Fun fact: Tommy Shaw’s daughter went to my high school. I always thought that was cool…
Any who, I was 17 at the time and life was very difficult and heavy you could say. I was battling an untreated major depressive episode and operating on fumes more or less. I lost my best friend the year prior and I didn’t handle it well—whatever that means. I always had a close relationship with her dad and found him to be one of the kindest people with an incredibly soft side. He was funny and encouraged us to be kids. He’d take us on his jobs as a contractor and let us paint walls in exchange for spending money. We’d ride in his work van to the ice cream shop and he’d let us hang our heads outside of the window while we screamed the lyrics to Paradise City or Fat Bottomed Girls. When his daughter died, I’d visit him every week to check on him. He’d come to the coffee shop where I worked and bring me dinner. We’d sit outside on my lunch break and eat the “Kendall” dinner he packed. It would be vegetable soup, a side of mashed potatoes, pickles, a boiled artichoke and sometimes, macaroni and cheese. He’d bring the meal in a little cooler and he’d endure this weird meal with me just for the company.

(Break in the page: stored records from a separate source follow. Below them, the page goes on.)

--- src/verilog/fpUnitPkg.sv ---
// post-processing unit control: rounding modes, source tags, flags, credits, arbiter states
package fpUnitPkg;

    // IEEE rounding-mode encoding, as in the frm field
    typedef logic [2:0] rmT;
    localparam rmT rmNearEven   = 3'd0;
    localparam rmT rmTowardZero = 3'd1;
    localparam rmT rmDown       = 3'd2;   // toward -inf
    localparam rmT rmUp         = 3'd3;   // toward +inf
    localparam rmT rmNearMax    = 3'd4;   // ties away from zero

    // which front end a result came from
    typedef logic srcT;
    localparam srcT srcMul = 1'b0;
    localparam srcT srcCvt = 1'b1;

    // exception flags, invalid in the top bit
    typedef logic [3:0] flagT;
    localparam int flagInvalid   = 3;
    localparam int flagOverflow  = 2;
    localparam int flagUnderflow = 1;
    localparam int flagInexact   = 0;

    localparam int resultCredits = 4;   // downstream result buffer depth

    // round-robin pointer for the shared post-processor
    typedef enum logic {preferMul, preferCvt} arbStateT;

endpackage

The summer in-between my junior and senior year, he got tickets to see Styx at the outdoor concert venue nearby. He asked me if I wanted to go and I was stoked. He told me to be ready at 5pm sharp and he’d come pick me up at my house. On that day, I looked out my window and saw him standing out of the sunroof of a limo with his arms spread wide. Turns out he had a client who owed him a favor so he insisted we rode to the Styx concert in style. Not only did we ride in the limo to the concert but he took me out to dinner before we went, too. He took me to Cracker Barrel which in hindsight is more hilarious than it was at the time. I loved Cracker Barrel at 17 years old and so that’s where he took me to eat. If you’re unfamiliar, Cracker Barrel is not a place where you’d find limo parking… lol
We went to the Styx concert and we sang along to every song. I can still remember seeing him feel joy which made me happier than I could have imagined. For a man who endured cruel loss, he had a night where he enjoyed himself again. I, myself, felt this same feeling this year at the Fred Again concert. A core memory of mine where for the first time in a long while, I felt I could enjoy myself and exhale.